» **Directions for this task**:
From the line with "num_t [GROUP_NB-1:0] acc;" through the line with "first_pass_iters=5", repeat the entries verbatim, both end lines included, and add nothing.

:: Data for the task ::

File: src/hw/sys_ctrl_top.sv
`timescale 1ns/100ps

module sys_ctrl_top
  import sys_ctrl_pkg::*;
#(
  parameter int spi_clk_div = 4
) (
  input  logic      clk,
  input  logic      reset_n,

  input  logic      cs,
  input  logic      we,
  input  reg_addr_t address,
  input  word_t     write_data,
  output word_t     read_data,
  output logic      ready,

  output logic      system_mode,
  output logic      system_reset,

  input  logic      cpu_valid,
  input  logic      cpu_instr,
  input  word_t     cpu_addr,
  output logic      force_trap,

  output logic      spi_ss,
  output logic      spi_sck,
  output logic      spi_mosi,
  input  logic      spi_miso
);

  // ------------------------------------------------------------
  // Internal links
  // ------------------------------------------------------------
  logic  mon_en;
  word_t mon_first;
  word_t mon_last;

  logic  spi_enable;
  logic  spi_enable_vld;
  logic  spi_start;
  byte_t spi_tx_data;
  logic  spi_tx_vld;
  logic  spi_ready;
  byte_t spi_rx_data;

  ctrl_regs u_ctrl_regs (
    .clk            (clk),
    .reset_n        (reset_n),
    .cs             (cs),
    .we             (we),
    .address        (address),
    .write_data     (write_data),
    .read_data      (read_data),
    .ready          (ready),
    .system_mode    (system_mode),
    .system_reset   (system_reset),
    .force_trap     (force_trap),
    .mon_en         (mon_en),
    .mon_first      (mon_first),
    .mon_last       (mon_last),
    .spi_enable     (spi_enable),
    .spi_enable_vld (spi_enable_vld),
    .spi_start      (spi_start),
    .spi_tx_data    (spi_tx_data),
    .spi_tx_vld     (spi_tx_vld),
    .spi_ready      (spi_ready),
    .spi_rx_data    (spi_rx_data)
  );

  exec_monitor u_exec_monitor (
    .clk        (clk),
    .reset_n    (reset_n),
    .cpu_valid  (cpu_valid),
    .cpu_instr  (cpu_instr),
    .cpu_addr   (cpu_addr),
    .mon_en     (mon_en),
    .mon_first  (mon_first),
    .mon_last   (mon_last),
    .force_trap (force_trap)
  );

  spi_master #(
    .spi_clk_div (spi_clk_div)
  ) u_spi_master (
    .clk            (clk),
    .reset_n        (reset_n),
    .spi_enable     (spi_enable),
    .spi_enable_vld (spi_enable_vld),
    .spi_start      (spi_start),
    .spi_tx_data    (spi_tx_data),
    .spi_tx_vld     (spi_tx_vld),
    .spi_rx_data    (spi_rx_data),
    .spi_ready      (spi_ready),
    .spi_ss         (spi_ss),
    .spi_sck        (spi_sck),
    .spi_mosi       (spi_mosi),
    .spi_miso       (spi_miso)
  );

endmodule

File: src/hw/spi_master.sv
`timescale 1ns/100ps

module spi_master
  import sys_ctrl_pkg::*;
#(
  parameter int spi_clk_div = 4
) (
  input  logic  clk,
  input  logic  reset_n,

  input  logic  spi_enable,
  input  logic  spi_enable_vld,
  input  logic  spi_start,
  input  byte_t spi_tx_data,
  input  logic  spi_tx_vld,
  output byte_t spi_rx_data,
  output logic  spi_ready,

  output logic  spi_ss,
  output logic  spi_sck,
  output logic  spi_mosi,
  input  logic  spi_miso
);

  localparam int div_w = $clog2(spi_clk_div);
  localparam logic [div_w-1:0] div_last = div_w'(spi_clk_div - 1);

  typedef enum logic [1:0] {
    idle,
    shift,
    done
  } spi_state_t;

  spi_state_t       state;
  logic [div_w-1:0] div_ctr;
  logic [2:0]       bit_ctr;
  logic             enable_reg;
  byte_t            tx_shift;
  byte_t            rx_shift;
  logic             half_tick;

  assign half_tick   = (div_ctr == div_last);
  assign spi_ss      = ~enable_reg;
  assign spi_mosi    = tx_shift[7];
  assign spi_rx_data = rx_shift;
  assign spi_ready   = (state == idle);

  // ------------------------------------------------------------
  // Chip select level
  // ------------------------------------------------------------
  always_ff @(posedge clk) begin
    if (!reset_n) begin
      enable_reg <= 1'b0;
    end else if (spi_enable_vld) begin
      enable_reg <= spi_enable;
    end
  end

  // ------------------------------------------------------------
  // Transfer FSM
  // ------------------------------------------------------------
  // Shift covers 15 SCK half periods, done holds the last high phase
  always_ff @(posedge clk) begin
    if (!reset_n) begin
      state   <= idle;
      spi_sck <= 1'b0;
      div_ctr <= '0;
      bit_ctr <= '0;
    end else begin
      case (state)
        idle: begin
          div_ctr <= '0;
          bit_ctr <= '0;
          if (spi_start) begin
            state <= shift;
          end
        end

        shift: begin
          div_ctr <= half_tick ? '0 : div_ctr + 1'b1;
          if (half_tick) begin
            spi_sck <= ~spi_sck;
            if (!spi_sck && bit_ctr == 3'd7) begin
              state <= done;
            end
            if (spi_sck) begin
              bit_ctr <= bit_ctr + 1'b1;
            end
          end
        end

        done: begin
          div_ctr <= half_tick ? '0 : div_ctr + 1'b1;
          if (half_tick) begin
            spi_sck <= 1'b0;
            state   <= idle;
          end
        end

        default: state <= idle;
      endcase
    end
  end

  // Data path, MSB first
  always_ff @(posedge clk) begin
    if (state == idle && spi_tx_vld) begin
      tx_shift <= spi_tx_data;
    end else if (state == shift && half_tick && spi_sck) begin
      tx_shift <= {tx_shift[6:0], 1'b0};
    end

    // Sample on the rising SCK edge
    if (state == shift && half_tick && !spi_sck) begin
      rx_shift <= {rx_shift[6:0], spi_miso};
    end
  end

  // SCK idles low between transfers
  assert property (@(posedge clk) disable iff (!reset_n)
    spi_ready |-> !spi_sck);

endmodule
### src/common/layers_pkg.sv
package layers_pkg;

    // sample and weight widths
    localparam int IMG_WIDTH = 16;
    localparam int KER_WIDTH = 16;

    // one guard bit above the full product width
    localparam int NUM_WIDTH = IMG_WIDTH + KER_WIDTH + 1;

    typedef logic signed [IMG_WIDTH-1:0] img_t;
    typedef logic signed [KER_WIDTH-1:0] ker_t;
    typedef logic signed [NUM_WIDTH-1:0] num_t;

    // configuration bus
    localparam int CFG_AWIDTH = 5;
    localparam int CFG_DWIDTH = 32;

    localparam logic [CFG_AWIDTH-1:0] CFG_LAYERS = 5'd2;

    typedef struct packed {
        logic [CFG_DWIDTH-1:0] data;
        logic [CFG_AWIDTH-1:0] addr;
        logic                  valid;
    } cfg_bus_t;

    // decoded from data[16], data[15:8] and data[7:0]
    typedef struct packed {
        logic       bypass;
        logic [7:0] pool_nb;
        logic [7:0] shift;
    } layer_cfg_t;

    // accumulation side
    typedef enum logic [1:0] {
        UP_RESET,
        UP_READY,
        UP_DONE,
        UP_CLEAR
    } up_state_e;

    // sum, pool and output side
    typedef enum logic [2:0] {
        DN_RESET,
        DN_READY,
        DN_ADD,
        DN_POOL,
        DN_OPS,
        DN_CLEAR
    } dn_state_e;

    // pipeline latencies in clock cycles
    localparam int MAC_LAT = 4;
    localparam int ADD_LAT = 2;
    localparam int OPS_LAT = 3;

endpackage

### src/conv/filter_mac.sv
module filter_mac #(
    parameter int GROUP_NB = 4
) (
    input  logic                                clk,
    input  layers_pkg::img_t [GROUP_NB-1:0]     image_reg,
    input  layers_pkg::ker_t [GROUP_NB-1:0]     kernel,
    input  logic                                kernel_rdy,
    input  logic                                mac_clear,
    input  logic                                add_start,
    output layers_pkg::num_t [GROUP_NB-1:0]     held
);

    import layers_pkg::*;

    num_t [GROUP_NB-1:0] prod;
    num_t [GROUP_NB-1:0] acc;
    logic                prod_val;

    // product stage flag, one cycle behind kernel_rdy
    always_ff @(posedge clk) begin
        if (mac_clear) begin
            prod_val <= 1'b0;
        end else begin
            prod_val <= kernel_rdy;
        end
    end

    always_ff @(posedge clk) begin
        if (kernel_rdy) begin
            for (int l = 0; l < GROUP_NB; l++) begin
                prod[l] <= $signed(image_reg[l]) * $signed(kernel[l]);
            end
        end
    end

    always_ff @(posedge clk) begin
        if (mac_clear) begin
            acc <= '0;
        end else if (prod_val) begin
            for (int l = 0; l < GROUP_NB; l++) begin
                acc[l] <= acc[l] + prod[l];
            end
        end
    end

    // frees the accumulators for the next pass
    always_ff @(posedge clk) begin
        if (add_start) begin
            held <= acc;
        end
    end

endmodule

### config.mk
export PLATFORM = sky130hd
export DESIGN_NAME = filter_mac
export DESIGN_NICKNAME = d
export VERILOG_FILES = /design/src/common/layers_pkg.sv /design/src/conv/filter_mac.sv
export SDC_FILE = /design/constraint.sdc
export NUM_CORES = 2
export LEC_CHECK = 0
export BUFFER_PORTS_ARGS = -buffer_cell sky130_fd_sc_hd__buf_2
export CORE_ASPECT_RATIO = 0.7
export CORE_MARGIN = 5
export CORE_UTILIZATION = 45
export DETAILED_ROUTE_END_ITERATION = 8
export MAX_ROUTING_LAYER = met4
export PLACE_DENSITY = 0.75
export RECOVER_POWER = 25
export SLEW_MARGIN = 20
export SYNTH_ARGS = -nofsm -noshare
export SYNTH_HDL_FRONTEND = slang
export SYNTH_SLANG_ARGS = --single-unit
### constraint.sdc
create_clock -name clk -period 6.9 [get_ports clk]
set_input_delay 0.69 -clock clk [delete_from_list [all_inputs] [get_ports clk]]
set_output_delay 0.69 -clock clk [all_outputs]
set_load 0.02 [all_outputs]
==> reports/metrics.cfg <==
[outcome]
status=finished, violations left
violations=max-capacitance violations, max-slew violations

[route]
vias=40107
wl_met1_um=59300
viasPerCell=5.17
drc=0
dr.first_iter.drc_count=2521
first_pass_iters=5
wl_met2_um=64200
top_layer=met4
wl_per_cell_um=17.4
dr_wl_met3_um=8020
ant_nets=0
wl_um=135000

[clock_tree]
cts.sinks=393
cts.clk_slew.worst_paths_ns=0.06
cts_max_path_buffers=3
worstSkewPairLatency_ns=0.58
cts_tree=done
postCtsSetupBuffers=0
cts_root_buffer=clkbuf_16
cts_resized=0
hold_buffers=0
cts_buffers=41
ctsHtreeMaxLevel=2

[timing]
whs_ns=0.452
rsz0062_at_grt=false
period_minus_slack_ns=6.58
skew_ns=0.0349
clock.fmax_mhz=152
maxSlewViolCount=147
min_period_over_period=0.953
setup_viol=0
worst_pin_slew_ns=4.75
slew-limit-headroom=-2.17
hold_viol_final=0

[final_layout]
drive_gt1_frac=0.0827
final_cell_mix=inv_1 (1,192), fa_1 (1,052), nand2_1 (571)
instances_no_fill=7763
num-fill-cells=11486
syn2layout_area_growth_pct=9.32
layout_commonest_cell=inv_1
fin_nets=7705
fin_util=0.494

[synth]
yosysSeqAreaShare=0.184
syn_nets=7407
postSynthCellCount=5767
ys_ff_latch=393
synth_top_area_share=0.370
ys_async_sr_fraction=0
synth_area_um2=57000
synth_edf_count=260
netlist_top_cells_area=fa_1 (37%), edfxtp_1 (14%), ha_1 (10%)
yosysWarnings=0
yosysTopAreaCell=fa_1
synth-main-ff-cell=edfxtp_1
synth.distinct_cells=75
syn_area_per_cell_um2=9.88

[grt]
antenna_found_initial=0
grt-ovfl-total=0
grt_usage=0.214
grt_pass1_wl_um=226000
grt_pass1_vias=43099
grt_max_degree=119

[placement]
gp_congestion=0.921
hpwl_um=113000
place_inst=7687
numPortBuffers=263

[setup_path]
cp_cell_sequence=buf_2, buf_4, nand2_1, fa_1, inv_1, fa_1, fa_1, fa_1, fa_1, inv_1, fa_1, inv_1, ha_1, nand3_1, nor2_1, inv_1, a2111oi_0, buf_4, o31ai_1, or3_1, a21oi_1, a21o_1, a21oi_1, xnor2_1
worst_setup_path_end_kind=flip-flop
critPathSlowestCell=fa_1
path_common_cell=fa_1
cp.required_ns=7.20
crit_arrival_ns=6.88
path_class=in -> reg
worstPathMaxFanout=13
max_stage_delay_ns=0.63
cp-start-kind=input pin

[die]
fp-row-count=109
chipWidth_um=435
die_area_um2=134000
die_h_um=308
io-pin-count=264
start_util=0.452
core_area_um2=126000

[hold_path]
min_path_type=reg -> reg

[job]
cap_violations=2

==> flip-flops by register name, summed over array words and instances (netlist names) <==
register and count:
prod 128, held 132, acc 132, prod_val 1
==> critical path: cells and delay by family <==
kind | cells | cell delay (ns)
adder cells (fa/ha/maj) | 7 | 3.34
AND/OR/NAND/NOR | 4 | 0.71
XOR/XNOR | 1 | 0.14
buffers and inverters | 7 | 0.90
AO/OA/AOI/OAI | 5 | 1.10
==> final timing paths <==
path / start / end / slack [ns] / cells after the start
setup / recovery: image_reg[25] / prod[61] / 0.32 / 24
hold / removal: acc[65] / held[65] / 0.45 / 0
setup reg to reg: prod[66] / acc[98] / 3.05 / 14
hold reg to reg: acc[65] / held[65] / 0.45 / 0
==> synthesized netlist by cell type (17+ instances only) <==
| cell type | n |
|---|---|
| a211oi_1 | 23 |
| a21o_1 | 99 |
| a21oi_1 | 215 |
| a31oi_1 | 17 |
| and2_1 | 500 |
| and3_1 | 18 |
| clkbuf_1 | 160 |
| dfxtp_1 | 133 |
| edfxtp_1 | 260 |
| fa_1 | 1052 |
| ha_1 | 456 |
| inv_1 | 1193 |
| mux2i_1 | 75 |
| nand2_1 | 571 |
| nand2b_1 | 41 |
| nand3_1 | 30 |
| nor2_1 | 261 |
| nor2b_1 | 30 |
| nor3_1 | 43 |
| o21a_1 | 32 |
| o21ai_0 | 92 |
| o21bai_1 | 35 |
| xnor2_1 | 182 |
| xor2_1 | 72 |
==> through the flow <==
stage / area [um^2] / setup TNS, ns / worst slack [ns]
floorplan: 57000 / 0 / 0.203
global placement: 60900 / -0.0765 / -0.0765
detailed placement: 61000 / -0.433 / -0.135
CTS: 62300 / 0 / 0.434
global route: 62300 / 0 / 0.0704
finish: 62300 / 0 / 0.321
==> metal layers <==
layer  GRT usage  vias to the layer above
met5           -                        -
met4      0.0547                        0
met3      0.0262                      186
met2       0.346                     1218
met1       0.289                    20198
li1            -                    18505
==> kinds of logic (layout without fill, tap and decap cells) <==
| kind of cell | Yosys count | in the layout | share of synthesized area |
|---|---|---|---|
| other cells | 0 | 1 | 0 |
| compound gates | 638 | 638 | 0.0728 |
| flops | 393 | 393 | 0.184 |
| xor+xnor | 254 | 254 | 0.0391 |
| mux | 77 | 77 | 0.0136 |
| simple gates | 1540 | 1540 | 0.131 |
| buf+inv | 1357 | 1687 | 0.0894 |
| fa+ha+maj | 1508 | 1508 | 0.470 |
==> area by class of cell <==
cell class | count | area (um^2) | area share
antenna | 1 | 2.50 | 0.0000402
clock inverter | 20 | 238 | 0.00382
clock buffer | 55 | 1100 | 0.0176
tap | 1665 | 2080 | 0.0335
multi-input combinational | 4017 | 41400 | 0.665
sequential | 393 | 10500 | 0.168
timing repair buffer | 419 | 2500 | 0.0401
inverter | 1193 | 4480 | 0.0719
Power is not shown: default switching activity piles up to over one toggle a cycle in this logic, so the estimate is an artifact.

:::

» **Solution to the problem**:
    num_t [GROUP_NB-1:0] acc;
    logic                prod_val;

    // product stage flag, one cycle behind kernel_rdy
    always_ff @(posedge clk) begin
        if (mac_clear) begin
            prod_val <= 1'b0;
        end else begin
            prod_val <= kernel_rdy;
        end
    end

    always_ff @(posedge clk) begin
        if (kernel_rdy) begin
            for (int l = 0; l < GROUP_NB; l++) begin
                prod[l] <= $signed(image_reg[l]) * $signed(kernel[l]);
            end
        end
    end

    always_ff @(posedge clk) begin
        if (mac_clear) begin
            acc <= '0;
        end else if (prod_val) begin
            for (int l = 0; l < GROUP_NB; l++) begin
                acc[l] <= acc[l] + prod[l];
            end
        end
    end

    // frees the accumulators for the next pass
    always_ff @(posedge clk) begin
        if (add_start) begin
            held <= acc;
        end
    end

endmodule

### config.mk
export PLATFORM = sky130hd
export DESIGN_NAME = filter_mac
export DESIGN_NICKNAME = d
export VERILOG_FILES = /design/src/common/layers_pkg.sv /design/src/conv/filter_mac.sv
export SDC_FILE = /design/constraint.sdc
export NUM_CORES = 2
export LEC_CHECK = 0
export BUFFER_PORTS_ARGS = -buffer_cell sky130_fd_sc_hd__buf_2
export CORE_ASPECT_RATIO = 0.7
export CORE_MARGIN = 5
export CORE_UTILIZATION = 45
export DETAILED_ROUTE_END_ITERATION = 8
export MAX_ROUTING_LAYER = met4
export PLACE_DENSITY = 0.75
export RECOVER_POWER = 25
export SLEW_MARGIN = 20
export SYNTH_ARGS = -nofsm -noshare
export SYNTH_HDL_FRONTEND = slang
export SYNTH_SLANG_ARGS = --single-unit
### constraint.sdc
create_clock -name clk -period 6.9 [get_ports clk]
set_input_delay 0.69 -clock clk [delete_from_list [all_inputs] [get_ports clk]]
set_output_delay 0.69 -clock clk [all_outputs]
set_load 0.02 [all_outputs]
==> reports/metrics.cfg <==
[outcome]
status=finished, violations left
violations=max-capacitance violations, max-slew violations

[route]
vias=40107
wl_met1_um=59300
viasPerCell=5.17
drc=0
dr.first_iter.drc_count=2521
first_pass_iters=5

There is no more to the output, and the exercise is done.